The Artistics gallery is pleased to present some fifteen portraits of women, sculpted by French artist Cécile Raynal over the last ten years during residencies in uncommon places or on the fringes of society. In these face-to-face encounters around a block of clay, and through the exchanges they provoke, the artist gives us a glimpse into the life stories of these anonymous, tenacious women, fighting destinies controlled by sexism.
These portraits of women dialogue with that of a historical figure, rare in the artist's work: Olympe de Gouges, a figure of the French Revolution and a pioneer of feminism in France, who was guillotined at the age of 45. Cécile Raynal said of her: "If Olympe de Gouges has become a symbol, (...) it's because she was one of those people who said no and proposed alternatives to the inevitabilities and norms of the day. She is one of those insubordinate women who place themselves on an equal footing with men in thought, spirit and expression, and who defy history when it seeks to silence them".
The other portraits in this exhibition are of anonymous women whose paths the artist crossed during residencies in places outside the art world. For the past fifteen years, Cécile Raynal has been moving her studio into enclosed spaces that are forbidden or avoided: prisons, nursing homes, hospitals, maternity wards, etc. She invites the men and women who live there to take time out to pose for her work. During these encounters outside of everyday life, she models portraits of people we don't normally meet.
Her sculptures are nourished by the stories told to her during these encounters.

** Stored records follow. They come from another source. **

===== src/hdl/reg_access_map.svh =====
// offsets, field layouts and reset values of the register bit access layer
`ifndef REG_ACCESS_MAP_SVH
`define REG_ACCESS_MAP_SVH
`define RA_ADDR_W 3
`define RA_DATA_W 8
`define RA_NUM_REGS 8
`define RA_OFS_CTRL 3'h0
`define RA_OFS_STAT 3'h1
`define RA_OFS_EVENT 3'h2
`define RA_OFS_COUNT 3'h3
`define RA_OFS_KEY 3'h4
`define RA_OFS_CMD 3'h5
`define RA_OFS_LATCH 3'h6
`define RA_OFS_RSVD 3'h7
`define RA_CTRL_RESET 8'h00
`define RA_CTRL_MASK 8'h7F
`define RA_LL_MASK 8'h0F
`define RA_LH_MASK 8'hF0
`define RA_WO_READ 8'h00
`define RA_RSVD_READ 8'h00
`define RA_LATCH_RESET 8'h0F
`define RA_COUNT_MAX 8'hFF
`endif


===== src/hdl/reg_access_pkg.sv =====
// types shared by the register bit access layer
package reg_access_pkg;
    typedef enum logic [1:0] {
        PORT_IDLE = 2'b00,
        PORT_SPI = 2'b01,
        PORT_I2C = 2'b10
    } mgmt_port_t;
    typedef logic [7:0] reg_byte_t;
endpackage : reg_access_pkg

The artist seeks to see - or to see better - in order to show us what we have not seen. She explores the individual beyond their social position, their function or the space they inhabit, in search of depth.

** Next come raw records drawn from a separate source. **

## src/common/asr_pkg.sv

```systemverilog
// Purpose: constants for the task-file status and control block
// Assumes: 125 MHz core clock, byte-wide task-file port
// Notes: offsets are task-file register offsets
package asr_pkg;
    // clock
    localparam int unsigned CLK_PERIOD_NS = 8;
    // register offsets
    localparam logic [3:0] OFS_STATUS = 4'h7;
    localparam logic [3:0] OFS_DRIVE_HEAD = 4'h6;
    localparam logic [3:0] OFS_COMMAND = 4'h7;
    localparam logic [3:0] OFS_ALT_STATUS = 4'he;
    localparam logic [3:0] OFS_DEVICE_CONTROL = 4'he;
    localparam logic [3:0] OFS_DRIVE_ADDRESS = 4'hf;
    // status bit positions
    localparam int BIT_BUSY = 7;
    localparam int BIT_READY = 6;
    localparam int BIT_WRITE_FAULT = 5;
    localparam int BIT_SEEK_COMPLETE = 4;
    localparam int BIT_DATA_REQUEST = 3;
    localparam int BIT_FIXED_DATA = 2;
    localparam int BIT_INDEX = 1;
    localparam int BIT_ERROR = 0;
    // device control positions
    localparam int BIT_SOFT_RESET = 2;
    localparam int BIT_INT_MASK_N = 1;
    // drive/head positions
    localparam int BIT_DRIVE_SELECT = 4;
    // drive address positions
    localparam int BIT_WRITE_GATE_N = 6;
    // reset values
    localparam logic [7:0] RST_DRIVE_HEAD = 8'ha0;
    localparam logic RST_INT_MASK_N = 1'b0;
    // timing, figures as printed
    localparam int unsigned BUSY_SET_NS = 400;
    localparam int unsigned CLASS2_DRQ_US = 700;
    localparam int unsigned CLASS3_DRQ_MS = 20;
    localparam int unsigned BUSY_CLEAR_NS = 400;
    localparam int unsigned BUSY_SET_CYC = BUSY_SET_NS / CLK_PERIOD_NS;
    localparam int unsigned BUSY_CLEAR_CYC = BUSY_CLEAR_NS / CLK_PERIOD_NS;
    localparam int unsigned CLASS2_DRQ_CYC = (CLASS2_DRQ_US * 1000) / CLK_PERIOD_NS;
    localparam int unsigned CLASS3_DRQ_CYC = (CLASS3_DRQ_MS * 1000000) / CLK_PERIOD_NS;
    localparam int TMR_W = 22;
    typedef enum logic [1:0] {CMD_CLASS1, CMD_CLASS2, CMD_CLASS3} asr_class_type;
endpackage : asr_pkg

```

## src/common/asr_hs_if.sv

```systemverilog
// Purpose: carries drive/head state to the drive address formatter
// Assumes: single clock
// Notes: none
`timescale 1ns/1ps
interface asr_hs_if;
    logic [7:0] drive_head;
    logic write_active;
    logic [7:0] drive_address;
    modport src (output drive_head, output write_active, input drive_address);
    modport fmt (input drive_head, input write_active, output drive_address);
endinterface : asr_hs_if

```

## src/rtl/asr_drive_addr.sv

```systemverilog
// Purpose: forms the legacy drive address byte
// Assumes: drive/head value is registered upstream
// Notes: purely combinational
`timescale 1ns/1ps
module asr_drive_addr
    import asr_pkg::*;
(
    asr_hs_if.fmt hs
);
    always_comb
    begin
        // bit 7 has no defined value; driven as one
        hs.drive_address[7] = 1'b1;
        hs.drive_address[BIT_WRITE_GATE_N] = ~hs.write_active;
        hs.drive_address[5:2] = ~hs.drive_head[3:0];
        hs.drive_address[1] = ~hs.drive_head[BIT_DRIVE_SELECT];
        hs.drive_address[0] = hs.drive_head[BIT_DRIVE_SELECT];
    end
endmodule : asr_drive_addr

```

## src/rtl/asr_status_regs.sv

```systemverilog
// Purpose: task-file status, device control and drive address logic
// Assumes: host strobes are already synchronised to i_clk
// Notes: media engine reports events through the core port group
//
// Overview of operation
// - busy set while device owns registers
// - dma request only with busy or drq
// - ready cleared until commands can be accepted
// - write fault flag reflects fault event
// - seek complete set whenever ready
// - drq set when data must move
// - fixed data flag on corrected error
// - index bit always reads zero
// - error flag when previous command failed
// - failing sector address left in registers
// - device control writable even while busy
// - control bits 7..3 and 0 ignored
// - soft reset bit holds device in reset
// - interrupt enable active low, resets zero
// - write gate low during write
// - drive address shows inverted head bits
// - drive select bits low when selected
// - drive address bit 7 undefined
// - class 1 sets busy within 400 ns
// - class 2 drq within 700 us
// - class 3 drq within 20 ms
// - status read clears interrupt, alternate not
// - drive/head holds drive select and head
`timescale 1ns/1ps
module asr_status_regs
    import asr_pkg::*;
#(
    parameter int unsigned CLASS2_LIMIT = CLASS2_DRQ_CYC,
    parameter int unsigned CLASS3_LIMIT = CLASS3_DRQ_CYC
)
(
    // clock and reset
    input wire logic i_clk,
    input wire logic i_sys_rst,
    // host task-file port
    input wire logic i_wr,
    input wire logic i_rd,
    input wire logic [3:0] i_addr,
    input wire logic [7:0] i_wdata,
    output logic [7:0] o_rdata,
    // core events
    input wire logic i_core_ready,
    input wire logic [1:0] i_cmd_class,
    input wire logic i_buffer_ready,
    input wire logic i_xfer_done,
    input wire logic i_cmd_error,
    input wire logic i_write_fault,
    input wire logic i_corrected,
    input wire logic i_dma_cmd,
    input wire logic i_dma_want,
    input wire logic i_int_event,
    // outputs to host and core
    output logic o_irq,
    output logic o_dmarq,
    output logic o_soft_reset,
    output logic o_cmd_strobe,
    output logic [7:0] o_cmd_code,
    output logic o_write_active
);
    typedef enum logic [1:0] {ST_IDLE, ST_BUSY, ST_XFER} asr_state_type;

    // ----------------------------------------------------------
    // decode
    // ----------------------------------------------------------
    function automatic logic hit(input logic [3:0] a, input logic [3:0] ofs);
        hit = (a == ofs);
    endfunction : hit

    asr_state_type state;
    logic busy;
    logic ready;
    logic data_request_flag;
    logic write_fault_flag;
    logic fixed_data_flag;
    logic error_flag;
    logic soft_reset_bit;
    logic interrupt_mask_n;
    logic int_pending;
    logic [7:0] drive_head;
    logic [TMR_W-1:0] timer;
    logic core_reset;
    logic cmd_wr;
    logic [7:0] status_byte;
    logic deadline;
    logic status_rd;
    asr_hs_if hs ();

    assign core_reset = i_sys_rst | soft_reset_bit;
    // the command register is locked out while busy
    assign cmd_wr = i_wr & hit(i_addr, OFS_COMMAND) & ~busy;
    // only the primary copy clears the pending interrupt
    assign status_rd = i_rd & hit(i_addr, OFS_STATUS);

    // ----------------------------------------------------------
    // device control
    // ----------------------------------------------------------
    always_ff @(posedge i_clk)
    begin
        if (i_sys_rst)
        begin
            soft_reset_bit <= 1'b0;
            o_soft_reset <= 1'b0;
            interrupt_mask_n <= RST_INT_MASK_N;
        end
        else if (i_wr & hit(i_addr, OFS_DEVICE_CONTROL))
        begin
            // only the reset and mask bits are kept
            soft_reset_bit <= i_wdata[BIT_SOFT_RESET];
            // the core sees soft reset on the same edge as the bit itself
            o_soft_reset <= i_wdata[BIT_SOFT_RESET];
            interrupt_mask_n <= i_wdata[BIT_INT_MASK_N];
        end
        else if (soft_reset_bit)
        begin
            interrupt_mask_n <= RST_INT_MASK_N;
        end
    end

    // ----------------------------------------------------------
    // drive/head
    // ----------------------------------------------------------
    always_ff @(posedge i_clk)
    begin
        if (core_reset)
        begin
            drive_head <= RST_DRIVE_HEAD;
        end
        else if (i_wr & hit(i_addr, OFS_DRIVE_HEAD) & ~busy)
        begin
            drive_head <= i_wdata;
        end
    end

    // ----------------------------------------------------------
    // deadline watch
    // ----------------------------------------------------------
    // the compare stops one short of the limit: the command edge
    // counts as the first cycle of the allowed span, so the data
    // request never lands a cycle past the deadline
    always_comb
    begin
        deadline = 1'b0;
        if (i_cmd_class == 2'(CMD_CLASS2))
        begin
            deadline = (timer >= TMR_W'(CLASS2_LIMIT - 1));
        end
        else if (i_cmd_class == 2'(CMD_CLASS3))
        begin
            deadline = (timer >= TMR_W'(CLASS3_LIMIT - 1));
        end
    end

    // ----------------------------------------------------------
    // command sequencer
    // ----------------------------------------------------------
    always_ff @(posedge i_clk)
    begin
        if (core_reset)
        begin
            state <= ST_IDLE;
            busy <= 1'b1;
            data_request_flag <= 1'b0;
            timer <= '0;
        end
        else
        begin
            unique case (state)
                ST_IDLE:
                begin
                    data_request_flag <= 1'b0;
                    // busy until the core can take commands
                    busy <= ~i_core_ready;
                    timer <= '0;
                    if (cmd_wr)
                    begin
                        // busy on the next edge, well inside 400 ns
                        busy <= 1'b1;
                        state <= ST_BUSY;
                    end
                end
                ST_BUSY:
                begin
                    timer <= timer + 1'b1;
                    if (i_buffer_ready)
                    begin
                        data_request_flag <= 1'b1;
                        state <= ST_XFER;
                    end
                    else if (i_xfer_done)
                    begin
                        busy <= 1'b0;
                        state <= ST_IDLE;
                    end
                    else if (deadline)
                    begin
                        // deadline missed: data request forced on time
                        data_request_flag <= 1'b1;
                        state <= ST_XFER;
                    end
                end
                ST_XFER:
                begin
                    // busy drops one edge after drq rises
                    busy <= 1'b0;
                    if (i_xfer_done)
                    begin
                        data_request_flag <= 1'b0;
                        state <= ST_IDLE;
                    end
                end
            endcase
        end
    end

    // ----------------------------------------------------------
    // ready and result flags
    // ----------------------------------------------------------
    always_ff @(posedge i_clk)
    begin
        if (core_reset)
        begin
            ready <= 1'b0;
            write_fault_flag <= 1'b0;
            fixed_data_flag <= 1'b0;
            error_flag <= 1'b0;
        end
        else
        begin
            ready <= i_core_ready;
            // set wins over clear by a new command
            write_fault_flag <= i_write_fault | (write_fault_flag & ~cmd_wr);
            fixed_data_flag <= i_corrected | (fixed_data_flag & ~cmd_wr);
            // cause and sector address stay in the core's task file
            error_flag <= i_cmd_error | (error_flag & ~cmd_wr);
        end
    end

    // ----------------------------------------------------------
    // interrupt and dma request
    // ----------------------------------------------------------
    always_ff @(posedge i_clk)
    begin
        if (core_reset)
        begin
            int_pending <= 1'b0;
        end
        else if (i_int_event)
        begin
            int_pending <= 1'b1;
        end
        else if (status_rd)
        begin
            int_pending <= 1'b0;
        end
    end

    always_ff @(posedge i_clk)
    begin
        if (core_reset)
        begin
            o_irq <= 1'b0;
            o_dmarq <= 1'b0;
        end
        else
        begin
            o_irq <= int_pending & ~interrupt_mask_n & ~status_rd;
            o_dmarq <= i_dma_cmd & i_dma_want & (busy | data_request_flag);
        end
    end

    // ----------------------------------------------------------
    // read data
    // ----------------------------------------------------------
    always_comb
    begin
        status_byte = '0;
        status_byte[BIT_BUSY] = busy;
        status_byte[BIT_READY] = ready;
        status_byte[BIT_WRITE_FAULT] = write_fault_flag;
        status_byte[BIT_SEEK_COMPLETE] = ready;
        status_byte[BIT_DATA_REQUEST] = data_request_flag;
        status_byte[BIT_FIXED_DATA] = fixed_data_flag;
        status_byte[BIT_INDEX] = 1'b0;
        status_byte[BIT_ERROR] = error_flag;
    end

    assign hs.drive_head = drive_head;
    assign hs.write_active = o_write_active;

    asr_drive_addr u_drive_addr (
        .hs(hs.fmt)
    );

    always_ff @(posedge i_clk)
    begin
        if (i_sys_rst)
        begin
            o_rdata <= '0;
        end
        else if (i_rd & (hit(i_addr, OFS_STATUS) | hit(i_addr, OFS_ALT_STATUS)))
        begin
            o_rdata <= status_byte;
        end
        else if (i_rd & hit(i_addr, OFS_DRIVE_ADDRESS))
        begin
            o_rdata <= hs.drive_address;
        end
        else if (i_rd & hit(i_addr, OFS_DRIVE_HEAD))
        begin
            o_rdata <= drive_head;
        end
        else if (i_rd)
        begin
            o_rdata <= '0;
        end
    end

    // ----------------------------------------------------------
    // core-side outputs
    // ----------------------------------------------------------
    always_ff @(posedge i_clk)
    begin
        if (core_reset)
        begin
            o_cmd_strobe <= 1'b0;
            o_cmd_code <= '0;
            o_write_active <= 1'b0;
        end
        else
        begin
            o_cmd_strobe <= cmd_wr;
            if (cmd_wr)
            begin
                o_cmd_code <= i_wdata;
            end
            o_write_active <= (state != ST_IDLE) & (i_cmd_class != 2'(CMD_CLASS1)) & data_request_flag;
        end
    end
endmodule : asr_status_regs

```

These fifteen portraits of women illustrate this approach. There are teenage girls she met in the child psychiatric ward of a hospital, women she met in the corridors of a maternity ward, female seafarers on a cargo ship... During a residency in a social centre in Normandy (France) in 2018, Cécile Raynal wrote: "I admired the women I met there. The women and the girls. Just as I often admire them for their tenacity, their ways of taking on reality and twisting the neck of sexist inevitabilities." An echo is created between these anonymous figures and the celebrated figure of Olympe de Gouges.

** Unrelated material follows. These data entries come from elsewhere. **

### config.mk
export PLATFORM = sky130hd
export DESIGN_NAME = trup_rx_user_port
export DESIGN_NICKNAME = d
export VERILOG_FILES = /design/src/trup_pkg.sv /design/src/trup_rx_user_port.sv
export VERILOG_INCLUDE_DIRS = /design/src
export SDC_FILE = /design/constraint.sdc
export NUM_CORES = 1
export LEC_CHECK = 0
export ABC_AREA = 1
export BUFFER_PORTS_ARGS = -buffer_cell sky130_fd_sc_hd__clkbuf_2
export CAP_MARGIN = 5
export CORE_AREA = 2 2 147 221
export CTS_BUF_LIST = sky130_fd_sc_hd__clkbuf_16
export DETAILED_ROUTE_END_ITERATION = 6
export DIE_AREA = 0 0 149 223
export PLACE_DENSITY = 0.87
export SETUP_SLACK_MARGIN = 0.2
export SLEW_MARGIN = 20
export SYNTH_ARGS = -nofsm -noshare
export SYNTH_HDL_FRONTEND = slang
export SYNTH_SLANG_ARGS = --single-unit
export TNS_END_PERCENT = 30
### constraint.sdc
create_clock -name aclk -period 3.5 [get_ports aclk]
set_input_delay 0 -clock aclk [delete_from_list [all_inputs] [get_ports aclk]]
set_output_delay 0 -clock aclk [all_outputs]
set_load 0.005 [all_outputs]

Each of these portraits combines strength and vulnerability, a presence that is both fierce and tender. The artist rejects unambiguous representations, hymns that ring false because they fail to acknowledge the complexity of human nature. Rather than a black-and-white vision, she prefers the grey spectrum of her smoky sandstone figures, modelled in the clay and hardened in the flames. To approach Cécile Raynal's sculpture is to penetrate the meaning of an artistic approach in which art and life are difficult to separate.
Over the years, all kinds of archetypal figures, handed down from myths, tales and seminal works, have appeared in her sculptures: birds, wolves, donkeys, foxes, goats, hares, monsters and chimeras. For the artist: "The animal figures that often populate my installations have come about as a direct echo and reflection of encounters and places. There are common languages, secrets and connections between us and the animals".
About the artist:
Cécile Raynal began her artistic training at the Beaux-Arts in Perpignan in 1986, then in Le Havre. She then spent some time in London, where she sculpted stone in the workshops of the Wimbledon Art School, before completing her studies at the Beaux-Arts de Toulouse, from which she graduated in 1991. After a number of artistic experiences in the field of live performance, the artist has been devoting herself to sculpture for the last ten years. Her work is regularly exhibited in France. In 2018, the Musée des Arts et Métiers in Paris devoted a solo exhibition to her work.